Well, I turn up for the annual talks about tuna quotas at the notorious International Commission for the Conservation of Atlantic Tunas (ICCAT) - aka the International Conspiracy to Catch All the Tuna - in Paris. And guess what? I’m not allowed in.
Now, I’m used to being excluded from ICCAT’s deliberations as a member of the press. Quite used to that. But at all the meetings I have been to before, you are at least allowed into the room where the delegates meet to take coffee between sessions. If you are not, how are you supposed to do your job as a member of the press, canvassing all shades of opinion? How are you supposed to find anybody if the French security people on the outer door say you aren’t allowed inside? I decided to brush past, walk in anyway and find someone to remonstrate with.
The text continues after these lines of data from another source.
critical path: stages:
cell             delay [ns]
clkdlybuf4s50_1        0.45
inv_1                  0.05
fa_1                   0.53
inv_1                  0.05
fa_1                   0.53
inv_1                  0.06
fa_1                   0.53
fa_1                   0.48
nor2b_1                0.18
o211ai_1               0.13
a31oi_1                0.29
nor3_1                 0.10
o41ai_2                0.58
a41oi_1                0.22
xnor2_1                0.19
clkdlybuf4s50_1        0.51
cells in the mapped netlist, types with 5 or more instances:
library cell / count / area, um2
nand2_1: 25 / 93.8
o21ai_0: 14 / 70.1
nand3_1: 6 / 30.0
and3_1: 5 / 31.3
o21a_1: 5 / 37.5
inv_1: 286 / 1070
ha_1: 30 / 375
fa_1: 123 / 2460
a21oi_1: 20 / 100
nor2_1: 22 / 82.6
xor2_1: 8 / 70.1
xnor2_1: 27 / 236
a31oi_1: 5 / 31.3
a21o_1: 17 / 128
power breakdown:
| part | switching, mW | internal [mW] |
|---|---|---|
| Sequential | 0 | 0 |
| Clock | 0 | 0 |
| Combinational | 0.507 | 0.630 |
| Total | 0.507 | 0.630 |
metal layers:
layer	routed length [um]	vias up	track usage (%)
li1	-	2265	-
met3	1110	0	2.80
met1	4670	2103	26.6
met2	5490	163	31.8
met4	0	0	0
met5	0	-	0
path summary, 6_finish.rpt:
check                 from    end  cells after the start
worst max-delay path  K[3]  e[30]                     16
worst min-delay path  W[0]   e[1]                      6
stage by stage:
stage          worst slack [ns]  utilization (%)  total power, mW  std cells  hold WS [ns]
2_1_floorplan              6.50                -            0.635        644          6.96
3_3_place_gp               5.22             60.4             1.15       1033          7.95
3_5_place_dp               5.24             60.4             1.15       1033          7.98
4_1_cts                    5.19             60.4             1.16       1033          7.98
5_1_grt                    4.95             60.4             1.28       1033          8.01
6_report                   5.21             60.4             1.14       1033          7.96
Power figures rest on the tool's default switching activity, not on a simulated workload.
interface minerIfc(input logic clk);
	logic rst;
	logic resultValid;
	logic success;
	modport dut (
		input rst,
		output resultValid,
		output success
	);
endinterface
interface nonceBufferIfc(input logic clk);
	logic readReady;
	logic nonce;
	logic error;
	modport writer(
		input readReady,
		output nonce,
		output error
	);
endinterface
interface processorResultsIfc #(parameter NUM_CORES=10)(input logic clk);
	parameter PARTITIONBITS = $clog2(NUM_CORES);
	logic success;
	logic[PARTITIONBITS-1:0] processor_index;
	modport writer(output success, output processor_index);
	modport reader(input success, input processor_index);
endinterface
module counter #(parameter WIDTH=32,parameter INITIALCOUNT=0, parameter INCREMENT=1) (
input logic clk,
input logic rst,
input logic inc,
output logic[WIDTH-1:0] count);
logic[WIDTH-1:0] prev;
logic[WIDTH-1:0] n;
ff #(.WIDTH(WIDTH)) f(.clk,.data_i(n),.data_o(prev));
assign count=prev;
always_comb begin
  if(rst) n=INITIALCOUNT;
  else if (inc) n=prev+INCREMENT;
  else n=prev;
end
endmodule
module ff #(parameter WIDTH=32) (
  input clk, 
  input[WIDTH-1:0] data_i,
  output[WIDTH-1:0] data_o);
  reg[WIDTH-1:0] tmp;
  assign data_o=tmp;
  always_ff @(posedge clk) begin
    tmp <=data_i;
  end
endmodule
--- flow/run.sh ---
#!/bin/bash
# OpenROAD 26Q1-2900-gdf79404cd8, Yosys 0.63+post, stock flow scripts
make -C /OpenROAD-flow-scripts/flow DESIGN_CONFIG=/design/flow/config.mk WORK_HOME=/design/flow/orfs finish
===== /design/flow/design.v =====
`default_nettype none
typedef enum logic [2:0] {
  IoNone      = 3'b000,  
  IoOpcode    = 3'b001,  
  IoAddrHi    = 3'b010,  
  IoAddrLo    = 3'b011,  
  IoReadWrite = 3'b100   
} IoOp;
typedef enum logic [2:0] {
  BusNone       = 3'b000,  
  BusReadProg   = 3'b010,  
  BusReadData   = 3'b100,  
  BusWriteData  = 3'b101,  
  BusReadIo     = 3'b110,  
  BusWriteIo    = 3'b111   
} BusOp;
typedef enum logic [1:0] {
  AddrNone,
  AddrPc,
  AddrCursor
} AddrSrc;
typedef enum logic [1:0] {
  ValNone,
  ValAcc,
  ValAccInc,
  ValAccDec
} ValSrc;
typedef enum logic [1:0] {
  PcKeep,
  PcInc,
  PcDec
} PcOp;
typedef enum logic [1:0] {
  CursorKeep,
  CursorInc,
  CursorDec
} CursorOp;
typedef enum logic {
  AccKeep,
  AccLoad
} AccOp;
typedef enum logic [1:0] {
  DepthKeep,
  DepthClear,
  DepthInc,
  DepthDec
} DepthOp;
typedef struct packed {
  BusOp bus_op;
  AddrSrc addr_src;
  ValSrc val_src;
  PcOp pc_op;
  CursorOp cursor_op;
  AccOp acc_op;
  DepthOp depth_op;
} Ucode;
typedef enum logic [5:0] {
  Fetch,
  Decode,
  Halt,
  IncFetch,
  IncLoad,
  IncStore,
  DecFetch,
  DecLoad,
  DecStore,
  Right,
  Left,
  PrintFetch,
  PrintLoad,
  PrintStore,
  ReadFetch,
  ReadLoad,
  ReadStore,
  BrzFetchVal,
  BrzDecodeVal,
  BrzFetchInstr,
  BrzDecodeInstr,
  BrzInc,
  BrzDec,
  BrnzFetchVal,
  BrnzDecodeVal,
  BrnzPcDec1,
  BrnzPcDec2,
  BrnzFetchInstr,
  BrnzDecodeInstr,
  BrnzInc,
  BrnzDec,
  BrnzPcInc1,
  BrnzPcInc2
} BFState;
function int max(int a, int b);
  max = (a > b) ? a : b;
endfunction
`default_nettype none
module my_chip (
  input logic [11:0] io_in,  
  output logic [11:0] io_out,  
  input logic clock,
  input logic reset  
);
  logic halted;
  logic bf_enable;
  logic [7:0] bus_out;
  IoOp state, next_state;
  assign io_out = {halted, state, bus_out};
  logic [7:0] bus_in;
  assign bus_in = io_in[7:0];
  logic op_done;
  assign op_done = io_in[8];
  logic enable;
  assign enable = io_in[9];
  logic [14:0] addr;
  logic [7:0] val_in, val_out;
  BusOp bus_op;
  BFState bfstate;
  BF bf (
    .addr,
    .val_in,
    .val_out,
    .bus_op,
    .halted,
    .clock,
    .reset,
    .enable(enable && bf_enable),
    .state(bfstate),
    .next_state(),
    .ucode()
  );
  BusOp op_cache;
  logic [15:0] addr_cache;
  logic [7:0] val_cache;
  logic cache_out;
  logic cache_in;
  always_comb begin
    bf_enable = 0;
    cache_out = 0;
    cache_in = 0;
    bus_out = '0;
    case (state)
      IoNone: begin
        bf_enable = 1;
        cache_out = 1;
        bus_out = val_in;
        if (bus_op != BusNone)
          next_state = IoOpcode;
        else
          next_state = IoNone;
      end
      IoOpcode: begin
        bus_out = {5'b0, op_cache};
        next_state = IoAddrHi;
      end
      IoAddrHi: begin
        bus_out = {1'b0, addr_cache[14:8]};
        next_state = IoAddrLo;
      end
      IoAddrLo: begin
        bus_out = addr_cache[7:0];
        next_state = IoReadWrite;
      end
      IoReadWrite: begin
        bus_out = val_cache;
        cache_in = 1;
        if (op_done)
          next_state = IoNone;
        else 
          next_state = IoReadWrite;
      end
      default: next_state = IoNone;
    endcase
  end
  always_ff @(posedge clock)
    if (reset) begin
      state <= IoNone;
      op_cache <= BusNone;
    end
    else if (enable) begin
      state <= next_state;
      if (cache_out) begin
        op_cache <= bus_op;
        addr_cache <= addr;
        val_cache <= val_out;
      end
      if (cache_in) val_in <= bus_in;
    end
endmodule
`default_nettype none
module BF #(
  parameter DATA_ADDR_WIDTH = 15,
  parameter PROG_ADDR_WIDTH = 15,
  parameter DATA_WIDTH = 8,
  parameter DEPTH_WIDTH = 12,
  parameter ADDR_WIDTH = 15,
  parameter BUS_WIDTH = 8
)(
  output logic [ADDR_WIDTH-1:0] addr,
  output logic [BUS_WIDTH-1:0] val_out,
  input  logic [BUS_WIDTH-1:0] val_in,
  output BusOp bus_op,
  output logic halted,
  input  logic clock,
  input  logic reset,
  input  logic enable,
  output BFState state, next_state,
  output Ucode ucode
);
  logic [PROG_ADDR_WIDTH-1:0] pc, next_pc;
  logic [DATA_ADDR_WIDTH-1:0] cursor, next_cursor;
  logic [DATA_WIDTH-1:0] acc, next_acc;
  logic [DEPTH_WIDTH-1:0] depth, next_depth;
  assign bus_op = ucode.bus_op;
  always_comb case (ucode.addr_src)
    AddrNone: addr = '0;
    AddrPc: addr = pc;
    AddrCursor: addr = cursor;
    default: addr = '0;
  endcase 
  always_comb case (ucode.val_src)
    ValNone: val_out = '0;
    ValAcc: val_out = acc;
    ValAccInc: val_out = acc + 1;
    ValAccDec: val_out = acc - 1;
    default: val_out = '0;
  endcase
  always_comb case (ucode.pc_op)
    PcKeep: next_pc = pc;
    PcInc: next_pc = pc + 1;
    PcDec: next_pc = pc - 1;
    default: next_pc = pc;
  endcase
  always_comb case (ucode.cursor_op)
    CursorKeep: next_cursor = cursor;
    CursorInc: next_cursor = cursor + 1;
    CursorDec: next_cursor = cursor - 1;
    default: next_cursor = cursor;
  endcase
  always_comb case (ucode.acc_op)
    AccKeep: next_acc = acc;
    AccLoad: next_acc = val_in;
    default: next_acc = acc;
  endcase
  always_comb case (ucode.depth_op)
    DepthKeep: next_depth = depth;
    DepthClear: next_depth = '0;
    DepthInc: next_depth = depth + 1;
    DepthDec: next_depth = depth - 1;
    default: next_depth = depth;
  endcase
  always_ff @(posedge clock)
    if (reset) begin
      pc <= '0;
      cursor <= '0;
      acc <= '0;
      depth <= '0;
      state <= Fetch;
    end
    else if (enable) begin
      pc <= next_pc;
      cursor <= next_cursor;
      acc <= next_acc;
      depth <= next_depth;
      state <= next_state;
    end
  always_comb begin
    halted = 0;
    next_state = Halt;
    case (state)
      Fetch: begin
        ucode = {BusReadProg, AddrPc, ValNone, PcInc, CursorKeep, AccKeep, DepthClear};
        next_state = Decode;
      end
      Decode: begin
        ucode = {BusNone, AddrNone, ValNone, PcKeep, CursorKeep, AccKeep, DepthClear};
        case (val_in)
          "+": next_state = IncFetch;      
          "-": next_state = DecFetch;      
          ">": next_state = Right;         
          "<": next_state = Left;          
          ".": next_state = PrintFetch;    
          ",": next_state = ReadFetch;     
          "[": next_state = BrzFetchVal;   
          "]": next_state = BrnzFetchVal;  
          8'h00: next_state = Halt;
          default: next_state = Fetch;  
        endcase
      end
      Halt: begin
        ucode = {BusNone, AddrNone, ValNone, PcKeep, CursorKeep, AccKeep, DepthClear};
        next_state = Halt;
        halted = 1;
      end
      IncFetch: begin
        ucode = {BusReadData, AddrCursor, ValNone, PcKeep, CursorKeep, AccKeep, DepthClear};
        next_state = IncLoad;
      end
      IncLoad: begin
        ucode = {BusNone, AddrNone, ValNone, PcKeep, CursorKeep, AccLoad, DepthClear};
        next_state = IncStore;
      end
      IncStore: begin
        ucode = {BusWriteData, AddrCursor, ValAccInc, PcKeep, CursorKeep, AccKeep, DepthClear};
        next_state = Fetch;
      end
      DecFetch: begin
        ucode = {BusReadData, AddrCursor, ValNone, PcKeep, CursorKeep, AccKeep, DepthClear};
        next_state = DecLoad;
      end
      DecLoad: begin
        ucode = {BusNone, AddrNone, ValNone, PcKeep, CursorKeep, AccLoad, DepthClear};
        next_state = DecStore;
      end
      DecStore: begin
        ucode = {BusWriteData, AddrCursor, ValAccDec, PcKeep, CursorKeep, AccKeep, DepthClear};
        next_state = Fetch;
      end
      Right: begin
        ucode = {BusNone, AddrNone, ValNone, PcKeep, CursorInc, AccKeep, DepthClear};
        next_state = Fetch;
      end
      Left: begin
        ucode = {BusNone, AddrNone, ValNone, PcKeep, CursorDec, AccKeep, DepthClear};
        next_state = Fetch;
      end
      PrintFetch: begin
        ucode = {BusReadData, AddrCursor, ValNone, PcKeep, CursorKeep, AccKeep, DepthClear};
        next_state = PrintLoad;
      end
      PrintLoad: begin
        ucode = {BusNone, AddrNone, ValNone, PcKeep, CursorKeep, AccLoad, DepthClear};
        next_state = PrintStore;
      end
      PrintStore: begin
        ucode = {BusWriteIo, AddrNone, ValAcc, PcKeep, CursorKeep, AccKeep, DepthClear};
        next_state = Fetch;
      end
      ReadFetch: begin
        ucode = {BusReadIo, AddrNone, ValNone, PcKeep, CursorKeep, AccKeep, DepthClear};
        next_state = ReadLoad;
      end
      ReadLoad: begin
        ucode = {BusNone, AddrNone, ValNone, PcKeep, CursorKeep, AccLoad, DepthClear};
        next_state = ReadStore;
      end
      ReadStore: begin
        ucode = {BusWriteData, AddrCursor, ValAcc, PcKeep, CursorKeep, AccKeep, DepthClear};
        next_state = Fetch;
      end
      BrzFetchVal: begin
        ucode = {BusReadData, AddrCursor, ValNone, PcKeep, CursorKeep, AccKeep, DepthClear};
        next_state = BrzDecodeVal;
      end
      BrzDecodeVal: begin
        ucode = {BusNone, AddrNone, ValNone, PcKeep, CursorKeep, AccKeep, DepthClear};
        if (val_in == '0)
          next_state = BrzFetchInstr;
        else
          next_state = Fetch;
      end
      BrzFetchInstr: begin
        ucode = {BusReadProg, AddrPc, ValNone, PcInc, CursorKeep, AccKeep, DepthKeep};
        next_state = BrzDecodeInstr;
      end
      BrzDecodeInstr: begin
        ucode = {BusNone, AddrNone, ValNone, PcKeep, CursorKeep, AccKeep, DepthKeep};
        case (val_in)
          "[": next_state = BrzInc;
          "]":
            if (depth == '0)
              next_state = Fetch;
            else
              next_state = BrzDec;
          8'h00: next_state = Halt;
          default: next_state = BrzFetchInstr;
        endcase
      end
      BrzInc: begin
        ucode = {BusNone, AddrNone, ValNone, PcKeep, CursorKeep, AccKeep, DepthInc};
        next_state = BrzFetchInstr;
      end
      BrzDec: begin
        ucode = {BusNone, AddrNone, ValNone, PcKeep, CursorKeep, AccKeep, DepthDec};
        next_state = BrzFetchInstr;
      end
      BrnzFetchVal: begin
        ucode = {BusReadData, AddrCursor, ValNone, PcKeep, CursorKeep, AccKeep, DepthClear};
        next_state = BrnzDecodeVal;
      end
      BrnzDecodeVal: begin
        ucode = {BusNone, AddrNone, ValNone, PcKeep, CursorKeep, AccKeep, DepthClear};
        if (val_in == '0)
          next_state = Fetch;
        else
          next_state = BrnzPcDec1;
      end
      BrnzPcDec1: begin
        ucode = {BusNone, AddrNone, ValNone, PcDec, CursorKeep, AccKeep, DepthClear};
        next_state = BrnzPcDec2;
      end
      BrnzPcDec2: begin
        ucode = {BusNone, AddrNone, ValNone, PcDec, CursorKeep, AccKeep, DepthClear};
        next_state = BrnzFetchInstr;
      end
      BrnzFetchInstr: begin
        ucode = {BusReadProg, AddrPc, ValNone, PcDec, CursorKeep, AccKeep, DepthKeep};
        next_state = BrnzDecodeInstr;
      end
      BrnzDecodeInstr: begin
        ucode = {BusNone, AddrNone, ValNone, PcKeep, CursorKeep, AccKeep, DepthKeep};
        case (val_in)
          "[":
            if (depth == '0)
              next_state = BrnzPcInc1;
            else
              next_state = BrnzDec;
          "]": next_state = BrnzInc;
          8'h00: next_state = Halt;
          default: next_state = BrnzFetchInstr;
        endcase
      end
      BrnzInc: begin
        ucode = {BusNone, AddrNone, ValNone, PcKeep, CursorKeep, AccKeep, DepthInc};
        next_state = BrnzFetchInstr;
      end
      BrnzDec: begin
        ucode = {BusNone, AddrNone, ValNone, PcKeep, CursorKeep, AccKeep, DepthDec};
        next_state = BrnzFetchInstr;
      end
      BrnzPcInc1: begin
        ucode = {BusNone, AddrNone, ValNone, PcInc, CursorKeep, AccKeep, DepthClear};
        next_state = BrnzPcInc2;
      end
      BrnzPcInc2: begin
        ucode = {BusNone, AddrNone, ValNone, PcInc, CursorKeep, AccKeep, DepthClear};
        next_state = Fetch;
      end
      default: begin
        ucode = {BusNone, AddrNone, ValNone, PcKeep, CursorKeep, AccKeep, DepthKeep};
        next_state = Halt;
      end
    endcase
  end
endmodule
`default_nettype none
module toplevel_chip (
    input [13:0] io_in,
    output [13:0] io_out
);
    my_chip mchip (
        .io_in(io_in[11:0]),
        .io_out(io_out[11:0]),
        .clock(io_in[12]),
        .reset(io_in[13])
    );
    assign io_out[13:12] = 2'b00;
endmodule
The excuse offered this time by the genial Brazilian chairman of ICCAT, Fabio Hazin, was that 100 journalists turned up on the first day, Nov 16, and the little UN commission couldn’t possibly accommodate that many people. I take it as a great triumph for our film, The End of the Line - showing in Paris at an environmental film festival today by the way - that there were so many journos trying to cover ICCAT as normally it’s just me and a mad French film crew. This time the working of ICCAT have become international news. People wait to hear what the commission is going to do about the French payback - the 2500 tons of bluefin caught illegally that theoretically should be subtracted from the French quota next year. They wait to hear whether the commission will set a science-based quota for a change and whether it will finally accept that it is its job to managed the Atlantic’s population of sharks, of which a million are estimated to be killed each year for the Asian market. So what does ICCAT do in response to this new expression of interest by the world’s citizens? It shuts out their representatives, the press, unless, as I managed to do, they can argue that they are actually from a marine organisation. Anyone would think the world’s citizens had no interest in what is, legally, their own property, the sea.